Well, that's part of it, because if my first nation pools its funding for other things, then I am dealt a $2,000 annual budget from Indigenous Services Canada, and that is basically just enough to keep the heat on. That doesn't pay for salaries, travel to all the communities and what have you.
Yes, with regard to job security, a lot of it also has to do with the fact that, just as in white society, if you have mayors and councils, or if you have provincial elections or federal elections, they all have consequences. What happens when there is a new government in town? They wipe the slate clean, and that happens in a lot of our first nations communities as well. If you have somebody in that capacity who is from a different clan, for example, and then a new clan takes over, basically they're in charge of the whole first nation. They decide who gets the jobs, who gets the positions and what have you.
You know, I am only there at the pleasure of the chief and council, and if they don't like me for whatever reason, I could be gone after the next election, and with me the capacity. Indigenous Services Canada will fund a position only if there is a certified land manager in that position. If there isn't, it goes to heck in a handbasket.

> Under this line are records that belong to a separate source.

==> src/rtl/core/scd_ram.sv <==
module scd_ram #(
    parameter int WIDTH = 64,
    parameter int DEPTH = 8
) (
    input  logic                     aclk,
    input  logic                     we,
    input  logic [$clog2(DEPTH)-1:0] waddr,
    input  logic [WIDTH-1:0]         wdata,
    input  logic [$clog2(DEPTH)-1:0] raddr,
    output logic [WIDTH-1:0]         rdata
);
    logic [WIDTH-1:0] mem [DEPTH];

    always_ff @(posedge aclk) begin
        if (we) begin
            mem[waddr] <= wdata;
        end
        rdata <= mem[raddr];
    end
endmodule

I'll give you one example. Back home, in one of the first nations—I won't name it—my friend was employed as a professional certified land manager. A new chief and council came in and he was gone. He waited until the next election, when some other people were back in office, and he got his job back. In the meantime, they had lost several years of capacity-building and improvement and whatnot.
The more land managers are certified in each community, the better, even if they're not working specifically in that capacity, because a lot of times you need the resources to fund those positions. If the money is not there, you're looking at one member of staff. Some communities have six or seven, and I commend them. Most of us are all by our lonesome in the office.